広告過剰な日本の景観

「戦後70年に思う」を書いたあと、戦後を思い出すことが多くなった。デザインのことで特に覚えているのは、戦後間もないおそらく昭和30年代のこと、西鉄大牟田線のたしか大宰府近辺だったと思うが、田んぼの中に大きな広告を出すということで、当時の地方紙の話題になったことがあった。景観を崩すというので、問題になったのであった。当時田んぼの中に広告塔を建てることに反対があったことを記憶する人がどれほどいるだろうか?今では当たり前になっている広告塔、我も我もと目立ちたがる企業が広告塔を出す、「今では当たり前のことが当時、当たり前ではなかった」ことを物語る最初の出来事であったように記憶しているが、記憶違いでしょうと言われかねないほど、現実には広告大国になってしまっている。
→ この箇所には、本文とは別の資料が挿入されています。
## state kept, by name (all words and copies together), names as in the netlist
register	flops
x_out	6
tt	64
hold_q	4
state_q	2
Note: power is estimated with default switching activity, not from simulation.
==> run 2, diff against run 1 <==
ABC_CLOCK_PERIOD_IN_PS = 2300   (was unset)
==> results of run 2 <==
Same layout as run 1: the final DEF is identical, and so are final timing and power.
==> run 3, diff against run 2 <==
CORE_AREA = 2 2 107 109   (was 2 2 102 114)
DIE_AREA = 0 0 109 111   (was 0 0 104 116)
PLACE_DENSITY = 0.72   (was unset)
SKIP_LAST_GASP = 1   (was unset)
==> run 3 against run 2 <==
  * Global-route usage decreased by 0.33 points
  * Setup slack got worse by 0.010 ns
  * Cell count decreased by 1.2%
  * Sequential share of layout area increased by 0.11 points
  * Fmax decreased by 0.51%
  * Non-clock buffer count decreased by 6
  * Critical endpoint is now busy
==> src/rtl/cacheline_adapter_pkg.sv <==
// cacheline_adapter_pkg
// Shared types, sizes and helpers for the cache-line to burst adapter.
//   cacheline_t      : one full cache line (256 bits)
//   burst_t          : one memory burst beat (64 bits)
//   adapter_state_t  : adapter FSM states
//   beat_select()    : picks one beat out of a line
//   align_address()  : clears the line-offset bits of an address
// No ports; imported by the interface, the top and the beat counter.
package cacheline_adapter_pkg;

  localparam int S_LINE      = 256;
  localparam int S_BURST     = 64;
  localparam int S_OFFSET    = 5;
  localparam int BURST_BEATS = S_LINE / S_BURST;

  typedef logic [S_LINE-1:0]  cacheline_t;
  typedef logic [S_BURST-1:0] burst_t;

  typedef enum logic [2:0] {
    IDLE,
    RD,
    RD_DONE,
    WR,
    WR_DONE
  } adapter_state_t;

  function automatic burst_t beat_select(input cacheline_t line, input logic [1:0] idx);
    return line[int'(idx)*S_BURST +: S_BURST];
  endfunction

  // Masking (rather than slicing) keeps every address bit in use.
  function automatic logic [31:0] align_address(input logic [31:0] addr);
    return addr & ~((32'd1 << S_OFFSET) - 32'd1);
  endfunction

endpackage

==> src/rtl/cacheline_adapter_if.sv <==
// cacheline_adapter_if
// Bundles the cache-side line port and the memory-side burst port.
//   Cache side : line_i, address_i, read_i, write_i (to adapter)
//                line_o, resp_o (from adapter)
//   Memory side: burst_i, resp_i (to adapter)
//                burst_o, address_o, read_o, write_o (from adapter)
// Modports:
//   slave  : the adapter's view
//   master : the surrounding cache + memory environment's view
interface cacheline_adapter_if;
  import cacheline_adapter_pkg::*;

  cacheline_t  line_i;
  cacheline_t  line_o;
  logic [31:0] address_i;
  logic        read_i;
  logic        write_i;
  logic        resp_o;
  burst_t      burst_i;
  burst_t      burst_o;
  logic [31:0] address_o;
  logic        read_o;
  logic        write_o;
  logic        resp_i;

  modport slave (
    input  line_i, address_i, read_i, write_i, burst_i, resp_i,
    output line_o, resp_o, burst_o, address_o, read_o, write_o
  );

  modport master (
    output line_i, address_i, read_i, write_i, burst_i, resp_i,
    input  line_o, resp_o, burst_o, address_o, read_o, write_o
  );

endinterface

==> src/rtl/cacheline_adapter_beat.sv <==
// adapter_beat_counter
// Two-bit beat index for a 4-beat burst.
//   clk, reset : clock, async active-high reset
//   clear      : restart at beat 0 (new transaction)
//   advance    : step to the next beat (memory acknowledged one)
//   count      : current beat index
//   last       : current beat is the final beat of the line
module adapter_beat_counter
  import cacheline_adapter_pkg::*;
(
  input  logic       clk,
  input  logic       reset,
  input  logic       clear,
  input  logic       advance,
  output logic [1:0] count,
  output logic       last
);

  // The advance on the final beat wraps naturally back to 0.
  always_ff @(posedge clk or posedge reset) begin
    if (reset) begin
      count <= 2'd0;
    end else if (clear) begin
      count <= 2'd0;
    end else if (advance) begin
      count <= count + 2'd1;
    end
  end

  assign last = (count == 2'(BURST_BEATS - 1));

endmodule

==> src/rtl/cacheline_adapter.sv <==
// cacheline_adapter
// Turns one 256-bit cache line read/write into a 4-beat 64-bit memory
// burst, and returns one line response after the last beat.
//   clk, reset : clock, async active-high reset
//   bus        : cacheline_adapter_if.slave (cache line port + burst port)
// Optional (macro CACHELINE_ADAPTER_PERF_EN):
//   rd_count_o     : completed line reads, saturating
//   wr_count_o     : completed line writes, saturating
//   stall_cycles_o : burst cycles spent waiting on memory, saturating
module cacheline_adapter
  import cacheline_adapter_pkg::*;
(
  input  logic clk,
  input  logic reset,
  cacheline_adapter_if.slave bus
`ifdef CACHELINE_ADAPTER_PERF_EN
  ,
  output logic [31:0] rd_count_o,
  output logic [31:0] wr_count_o,
  output logic [31:0] stall_cycles_o
`endif
);

  adapter_state_t state, state_next;
  logic           read_q, read_next;
  logic           write_q, write_next;
  logic           resp_q, resp_next;
  logic           count_clear, count_advance;
  logic           accept_read, accept_write, capture_beat;
  logic [1:0]     beat_count;
  logic           last_beat;
  cacheline_t     write_buffer;
  cacheline_t     line_q;
  burst_t         burst_q;
  logic [31:0]    address_q;

  adapter_beat_counter beat_counter (
    .clk     (clk),
    .reset   (reset),
    .clear   (count_clear),
    .advance (count_advance),
    .count   (beat_count),
    .last    (last_beat)
  );

  // State and registered control outputs.
  always_ff @(posedge clk or posedge reset) begin
    if (reset) begin
      state   <= IDLE;
      read_q  <= 1'b0;
      write_q <= 1'b0;
      resp_q  <= 1'b0;
    end else begin
      state   <= state_next;
      read_q  <= read_next;
      write_q <= write_next;
      resp_q  <= resp_next;
    end
  end

  // Next-state logic. resp is raised on the same edge that enters a DONE
  // state so it is visible during the single DONE cycle.
  always_comb begin
    state_next    = state;
    read_next     = read_q;
    write_next    = write_q;
    resp_next     = 1'b0;
    count_clear   = 1'b0;
    count_advance = 1'b0;
    accept_read   = 1'b0;
    accept_write  = 1'b0;
    capture_beat  = 1'b0;
    case (state)
      IDLE: begin
        if (bus.read_i) begin
          state_next  = RD;
          read_next   = 1'b1;
          count_clear = 1'b1;
          accept_read = 1'b1;
        end else if (bus.write_i) begin
          state_next   = WR;
          write_next   = 1'b1;
          count_clear  = 1'b1;
          accept_write = 1'b1;
        end
      end
      RD: begin
        if (bus.resp_i) begin
          count_advance = 1'b1;
          capture_beat  = 1'b1;
          if (last_beat) begin
            read_next  = 1'b0;
            resp_next  = 1'b1;
            state_next = RD_DONE;
          end
        end
      end
      WR: begin
        if (bus.resp_i) begin
          count_advance = 1'b1;
          if (last_beat) begin
            write_next = 1'b0;
            resp_next  = 1'b1;
            state_next = WR_DONE;
          end
        end
      end
      RD_DONE, WR_DONE: begin
        state_next = IDLE;
      end
      default: begin
        state_next = IDLE;
        read_next  = 1'b0;
        write_next = 1'b0;
      end
    endcase
  end

  // Datapath: address/write buffer capture, read line assembly, and the
  // write beat presented to memory (pre-loaded with beat 0 on accept,
  // then stepped to the next beat after each acknowledge).
  always_ff @(posedge clk or posedge reset) begin
    if (reset) begin
      address_q    <= '0;
      write_buffer <= '0;
      line_q       <= '0;
      burst_q      <= '0;
    end else begin
      if (accept_read || accept_write) begin
        address_q <= align_address(bus.address_i);
      end
      if (accept_write) begin
        write_buffer <= bus.line_i;
        burst_q      <= bus.line_i[S_BURST-1:0];
      end
      if (capture_beat) begin
        line_q[int'(beat_count)*S_BURST +: S_BURST] <= bus.burst_i;
      end
      if (state == WR && bus.resp_i && !last_beat) begin
        burst_q <= beat_select(write_buffer, beat_count + 2'd1);
      end
    end
  end

  assign bus.line_o    = line_q;
  assign bus.resp_o    = resp_q;
  assign bus.burst_o   = burst_q;
  assign bus.address_o = address_q;
  assign bus.read_o    = read_q;
  assign bus.write_o   = write_q;

`ifdef CACHELINE_ADAPTER_PERF_EN
  logic rd_finish, wr_finish, stall_now;

  assign rd_finish = resp_next && (state == RD);
  assign wr_finish = resp_next && (state == WR);
  assign stall_now = ((state == RD) || (state == WR)) && !bus.resp_i;

  // Saturating event counters.
  always_ff @(posedge clk or posedge reset) begin
    if (reset) begin
      rd_count_o     <= '0;
      wr_count_o     <= '0;
      stall_cycles_o <= '0;
    end else begin
      if (rd_finish && rd_count_o != 32'hFFFF_FFFF) begin
        rd_count_o <= rd_count_o + 32'd1;
      end
      if (wr_finish && wr_count_o != 32'hFFFF_FFFF) begin
        wr_count_o <= wr_count_o + 32'd1;
      end
      if (stall_now && stall_cycles_o != 32'hFFFF_FFFF) begin
        stall_cycles_o <= stall_cycles_o + 32'd1;
      end
    end
  end
`endif

endmodule

==> src/flat_wrapper.sv <==
// flat-port wrapper written by rule: the top's interface ports become plain ports
module cacheline_adapter_flat import cacheline_adapter_pkg::*;
  (clk, reset, bus_line_i, bus_address_i, bus_read_i, bus_write_i, bus_burst_i, bus_resp_i, bus_line_o, bus_resp_o, bus_burst_o, bus_address_o, bus_read_o, bus_write_o);
  cacheline_adapter_if bus_i ();
  input  logic clk;
  input  logic reset;
  input wire logic [$bits(bus_i.line_i)-1:0] bus_line_i;
  input wire logic [$bits(bus_i.address_i)-1:0] bus_address_i;
  input wire logic [$bits(bus_i.read_i)-1:0] bus_read_i;
  input wire logic [$bits(bus_i.write_i)-1:0] bus_write_i;
  input wire logic [$bits(bus_i.burst_i)-1:0] bus_burst_i;
  input wire logic [$bits(bus_i.resp_i)-1:0] bus_resp_i;
  output wire logic [$bits(bus_i.line_o)-1:0] bus_line_o;
  output wire logic [$bits(bus_i.resp_o)-1:0] bus_resp_o;
  output wire logic [$bits(bus_i.burst_o)-1:0] bus_burst_o;
  output wire logic [$bits(bus_i.address_o)-1:0] bus_address_o;
  output wire logic [$bits(bus_i.read_o)-1:0] bus_read_o;
  output wire logic [$bits(bus_i.write_o)-1:0] bus_write_o;
  assign bus_i.line_i = bus_line_i;
  assign bus_i.address_i = bus_address_i;
  assign bus_i.read_i = bus_read_i;
  assign bus_i.write_i = bus_write_i;
  assign bus_i.burst_i = bus_burst_i;
  assign bus_i.resp_i = bus_resp_i;
  assign bus_line_o = bus_i.line_o;
  assign bus_resp_o = bus_i.resp_o;
  assign bus_burst_o = bus_i.burst_o;
  assign bus_address_o = bus_i.address_o;
  assign bus_read_o = bus_i.read_o;
  assign bus_write_o = bus_i.write_o;
  cacheline_adapter u_core (.clk(clk), .reset(reset), .bus(bus_i));
endmodule
==> config.mk <==
export PLATFORM = sky130hd
export DESIGN_NAME = cacheline_adapter_flat
export DESIGN_NICKNAME = d
export VERILOG_FILES = /design/src/rtl/cacheline_adapter_pkg.sv /design/src/rtl/cacheline_adapter_if.sv /design/src/rtl/cacheline_adapter_beat.sv /design/src/rtl/cacheline_adapter.sv /design/src/flat_wrapper.sv
export SDC_FILE = /design/constraint.sdc
export NUM_CORES = 1
export LEC_CHECK = 0
export CELL_PAD_IN_SITES_DETAIL_PLACEMENT = 0
export CELL_PAD_IN_SITES_GLOBAL_PLACEMENT = 1
export CORE_AREA = 2 2 279 281
export CTS_BUF_LIST = sky130_fd_sc_hd__clkbuf_4 sky130_fd_sc_hd__clkbuf_8 sky130_fd_sc_hd__clkbuf_16
export CTS_CLUSTER_DIAMETER = 150
export DETAILED_ROUTE_END_ITERATION = 10
export DIE_AREA = 0 0 281 283
export DONT_BUFFER_PORTS = 1
export GPL_ROUTABILITY_DRIVEN = 1
export PLACE_DENSITY = 0.59
export SYNTH_ARGS = -nofsm -noshare
export SYNTH_HDL_FRONTEND = slang
export SYNTH_SLANG_ARGS = --single-unit
==> constraint.sdc <==
create_clock -name clk -period 22 [get_ports clk]
set_input_delay 4.4 -clock clk [delete_from_list [all_inputs] [get_ports clk]]
set_output_delay 4.4 -clock clk [all_outputs]
set_load 0.02 [all_outputs]
# After elaboration in Yosys (flattened, before gate mapping)
# Cells that the tools add are included.
# totals
reg_bits,611
in_bits,357
wordCells,74
out_inout_bits,355
# op_classes
n_mux,32
n_shift,3
addsub,2
bitwise,2
reduce_logical,13
n_eq_ne,13
# op_table
op,n
256-bit bitwise mux,1
"64-bit by 33-bit variable shift with 256-bit output, first input constant",1
256-bit by 9-bit variable part select with 64-bit output,1
64-bit by 33-bit variable part select with 256-bit output,1
64-bit two-way mux,2
8-bit negation with 33-bit output,1
1-bit two-way mux,18
3-bit two-way mux,6
"2-bit inequality test, second input constant",5
5-bit AND reduction,2
3-bit one-hot mux with 3 select lines,1
"3-bit by 2-bit == test with 1-bit output, second input constant",2
1-bit one-hot mux with 3 select lines,2
3-bit OR reduction,2
2-bit two-way mux,2
"2-bit by 1-bit inequality test with 1-bit output, second input constant",2
4-bit AND reduction,1
2-bit nonzero test,2
"3-bit by 1-bit == test with 1-bit output, second input constant",1
"3-bit == test, second input constant",1
3-bit zero test,1
"3-bit inequality test, second input constant",1
"2-bit by 1-bit adder with 2-bit output, second input constant",1
"2-bit == test, second input constant",1
other kinds (5),7

# Longest topological paths before layout
# Gate-level depths: netlist (run 1).
# logic_depth
ltp_word,5
mapped_depth,9
ltp_nobuf,5

# Cells and area by module
# Synthesis (run 1) repeated with hierarchy kept, for this count alone.
# hier_totals
hier_cells,2210
hier_area_um2,26875.8
# by_module_without_submodules
module,seq_area_each_um2,area_per_inst_um2,cells_each,n_inst
cacheline_adapter,15239.6,26783.2,2202,1
adapter_beat_counter,50.0,92.6,8,1

# Worst setup path before layout (run 1)
# OpenSTA, ideal clock, no wires.
# synth_timing
path_kind,input to register
startpoint,input port bus_read_i
endpoint,register u_core.write_buffer[100]
path_slack_ns,16.427
cell_stages,6
path_buffers,3
t_arrival_ns,5.445
required_time_ns,21.873
setup_ns,0.127
cell_sequence,nor3b_2 and2_1 buf_4 buf_6 buf_6 mux2_1
# synth_via
elab_chain_cells,2
# synth_rtl
element,line_no,rtl
from (decl),flat_wrapper.sv:9,input wire logic [$bits(bus_i.read_i)-1:0] bus_read_i;
1-bit two-way mux,cacheline_adapter.sv:75,if (bus.read_i) begin
1-bit two-way mux,cacheline_adapter.sv:73,case (state)
to (signal assigned),cacheline_adapter.sv:133,write_buffer <= bus.line_i;
to (decl),cacheline_adapter.sv:32,cacheline_t write_buffer;
# Every way passes these cells.
# A chain may end at the register's enable or synchronous reset.

==> results of run 1 <==
==> layout by cell type (no fill, tap or decap), drive strengths merged, types with 10 or more instances in the layout <==
cell type    n
clkinv      10
o21ai      321
mux4        64
inv        392
nand4      257
clkbuf     104
mux2       219
nand3      128
dfrtp      611
diode       19
o311ai      64
buf         34
==> routing by layer <==
layer | vias to the layer above | share of wire (%) | track usage [%]
met5 | - | 0.30 | 0
met4 | 40 | 3.2 | 7.97
met3 | 187 | 11 | 9.22
met2 | 752 | 48 | 35.2
met1 | 9237 | 38 | 26.0
li1 | 7889 | - | -
==> power by group <==
group	switching [uW]	internal, uW	total, uW	leakage, uW
combinational	800	591	1390	0.00379
clock	490	735	1230	0.00122
sequential	681	1590	2280	0.00772
==> cells in the mapped netlist, types with 6 or more instances <==
cell type / n
and2_1: 7
buf_1: 26
buf_2: 79
buf_4: 26
buf_6: 28
clkbuf_1: 51
dfrtp_1: 611
ha_1: 6
inv_1: 388
mux2_1: 192
mux2_2: 27
mux4_2: 64
nand3_1: 128
nand4_1: 257
o21ai_0: 61
o21ai_1: 260
o311ai_2: 60
==> layout make-up <==
type                       count  share of cell area, %
antenna                       19                  0.158
clock buffer                 104                   7.22
clock inverter                21                  0.922
inverter                     388                   4.88
multi-input combinational   1096                   30.6
sequential                   611                   51.0
tap                         1040                   4.34
timing repair buffer          34                  0.893
==> stage by stage <==
| step | util (%) | area (um2) | setup slack, ps | std cells |
|---|---|---|---|---|
| 2_1_floorplan | - | 27000 | 493 | 2305 |
| 3_3_place_gp | 35.9 | 27500 | 13800 | 3169 |
| 3_5_place_dp | 35.9 | 27500 | 13740 | 3169 |
| 4_1_cts | 39.0 | 30000 | 14370 | 3294 |
| 5_1_grt | 39.1 | 30000 | 13980 | 3308 |
| 6_report | 39.1 | 30000 | 14540 | 3313 |
==> final timing paths <==
kind / start / endpoint / slack, ps / depth (start not counted)
worst max-delay path: reset / u_core.bus.line_o[67]$_DFFE_PP0P_ / 14540 / 5
worst min register to register: u_core.write_buffer[199]$_DFFE_PP0P_ / u_core.write_buffer[199]$_DFFE_PP0P_ / 480 / 1
worst min-delay path: u_core.write_buffer[199]$_DFFE_PP0P_ / u_core.write_buffer[199]$_DFFE_PP0P_ / 480 / 1
max in group clk: bus_resp_i / u_core.bus.line_o[86]$_DFFE_PP0P_ / 15000 / 6
worst max register to register: u_core.beat_counter.count[0]$_DFFE_PP0P_ / u_core.bus.burst_o[27]$_DFFE_PP0P_ / 18040 / 6
min in group asynchronous: reset / u_core.bus.line_o[45]$_DFFE_PP0P_ / 3810 / 1
==> flip-flops by register name, summed over array words and instances (netlist names) <==
signal,cells
u_core.bus.line_o,256
u_core.write_buffer,256
u_core.bus.burst_o,64
u_core.bus.address_o,27
u_core.state,3
u_core.beat_counter.count,2
u_core.bus.read_o,1
u_core.bus.resp_o,1
u_core.bus.write_o,1
==> worst register-to-register path: stages (launching register included) <==
cell	delay, ps
dfrtp_4	800
ha_1	490
nor2b_4	130
buf_4	780
and2_4	600
buf_4	780
o311ai_2	240
==> cell families (layout without fill, tap and decap cells) <==
logic type                 count (synthesis)  count (layout)  share of synthesized area, %
AOI/OAI and AO/OA                        392             392                          9.88
xor gates and xnor gates                   1               1                        0.0324
adders and majority gates                  6               6                         0.278
buffers and inverters                    598             547                          9.81
DFF                                      611             611                          56.6
muxes                                    284             284                          14.5
other                                      1              24                        0.0139
and+or+nand+nor                          408             408                          8.89
==> flow_summary.json, run 1 <==
{
  "crit_chain": "inv_8, buf_4, buf_4, buf_4, buf_4",
  "yosysTopAreaCellShare_pct": 56.6,
  "start_kind": "input pin",
  "ys_types": 37,
  "slowest_delay_ps": 810,
  "p_leak_uw": 0.0127,
  "grt_first_pass_wirelength_mm": 131,
  "final-setup-viol-count": 0,
  "vdd.ir_drop.worst_mv": 0.0882,
  "fin_crit_sh_pct": 33.9,
  "tritoncts.num_buffers": 71,
  "synthArstFlopShare_pct": 100,
  "layout-drive-gt1-share_pct": 14.7,
  "pin_count": 712,
  "clk_pin_slew_ps": 60,
  "synth.yosys.seq_area_share_pct": 56.6,
  "syn-cell-area_um2": 27000,
  "ys.flop_type": "dfrtp_1",
  "fp.dieArea_um2": 79500,
  "io_buffers": 0,
  "crit_path_frequent_cell": "buf_4",
  "grt_pass1_vias": 18917,
  "initial_core_util_pct": 35.2,
  "grt_max_degree": 185,
  "die_height_um": 283,
  "multi_input_area_um2": 9180,
  "cts.repair.resized": 0,
  "cp-end-kind": "asynchronous set/reset pin",
  "synth_edf_count": 0,
  "seq_area_um2": 15300,
  "crit_family": "buffers and inverters",
  "first_pass_iters": 5,
  "ant_nets": 0,
  "clk_latency_ps": 610,
  "nets": 2565,
  "synth_area_leader_cell": "dfrtp_1",
  "cts_tree": "built",
  "power_density_nw_per_um2": 163,
  "rsz0062_at_grt": "no",
  "die_w_um": 281,
  "status": "finished, final reports clean",
  "synth_seq_cells": 611,
  "setup_tns_ps": 0,
  "dp_hpwl_mm": 56.5,
  "fin_hold_ws_ps": 479,
  "clock.fmax_ghz": 0.134,
  "synth_cells": 2301,
  "finalHoldViolations": 0,
  "antenna_found_initial": 51,
  "avgViaCountPerCell": 5.46,
  "nFillCells": 7394,
  "worstPathBufferInverterCount": 5,
  "post_cts_buffers": 0,
  "cts_sinks": 611,
  "grt-ovfl-total": 0,
  "drt_iter0_drc": 1331,
  "rows": 102,
  "tightestPinTransition_ps": 1200,
  "drc_errors": 0,
  "period_needed_ps": 7460,
  "path_class": "in2async",
  "syn_to_final_growth_pct": 11.0,
  "cts_hold_buf": 0,
  "htree_num_levels": 3,
  "skew_ps": 27.1,
  "path_max_fanout": 125,
  "gp_congestion": 0.828,
  "slew_headroom_pct": 20.0,
  "dr_total_vias": 18105,
  "critPathRequiredTime_ps": 22630,
  "hold_path_class": "reg2reg",
  "cap_violations": 0,
  "syn_avg_cell_area_um2": 11.7,
  "drt-total-wl_mm": 88.5,
  "coreArea_um2": 76700,
  "arrival_ps": 8090,
  "synth.area.top_cells": "dfrtp_1 (57%), mux2_1 (8.0%), nand4_1 (6.0%)",
  "yosysWarningCount": 0,
  "cts_root_buffer": "clkbuf_16",
  "final_max_slew_viol_count": 0,
  "grtUsageTotal_pct": 21.9,
  "p_total_uw": 4890,
  "max-clock-path-buffers": 3,
  "avgRoutedWirePerCell_um": 26.7,
  "slowest_stage": "buf_4"
}
No activity file was read; power rests on OpenSTA's default activity.
==> run 2, diff against run 1 <==
Clock period 22 ns to 6.6 ns, I/O delays scaled along.
==> run 2 against run 1 <==
Compared with the run above: global-route usage barely moved; setup slack got worse by 12000 ps; count of clock-buffer cells in the layout rose by 6; worst hold slack barely moved; critical path type is now reg2reg; first-iteration DRC count fell by 6.5%; sequential power rose to 3.3 times the previous value; cell count barely moved; combinational power rose to 3.3 times the previous value; register-to-register slack got worse by 15000 ps; sequential cell count did not move; wire length fell by 0.96%; sequential share of layout area barely moved; critical endpoint is now u_core.bus.line_o[159]$_DFFE_PP0P_.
昔は御上からのお達しは絶対的で個人が抑制されていた。そのため戦後自由となった大衆の欲求がほとばしり出るきっかけでもあったのではないだろうか?戦後民主主義が受け入れられて行く一つの事件であった。しかし前にも書いたように個人の自由が主張できるようになったのは良いが、自由の裏にある責任というものがおろそかにされたまま、個人主義が利己主義へと変質するなかで、広告が爆発的に普及して行った結果が今の日本の広告だらけの街並み形成へと進展していったのではないかと私は考えているが、美しかった昔の日本の田園風景を覚えているがゆえに、たった一つの事件を見過ごすことが今日の日本の風景を変えるきっかけになったことの一例として紹介しておきたい。そんな小さなことに目くじら立てなくたってエエジャナイカ!エエジャナイカ!お祭り好きな博多っ子のかけ声に打ち消されていった事例と言えば博多の人にしかられるかも、しかしこれが全国に広がっていって広告塔大国になってしまったのだったとしたら?そんなことあるはずがありませんよね・・・・・。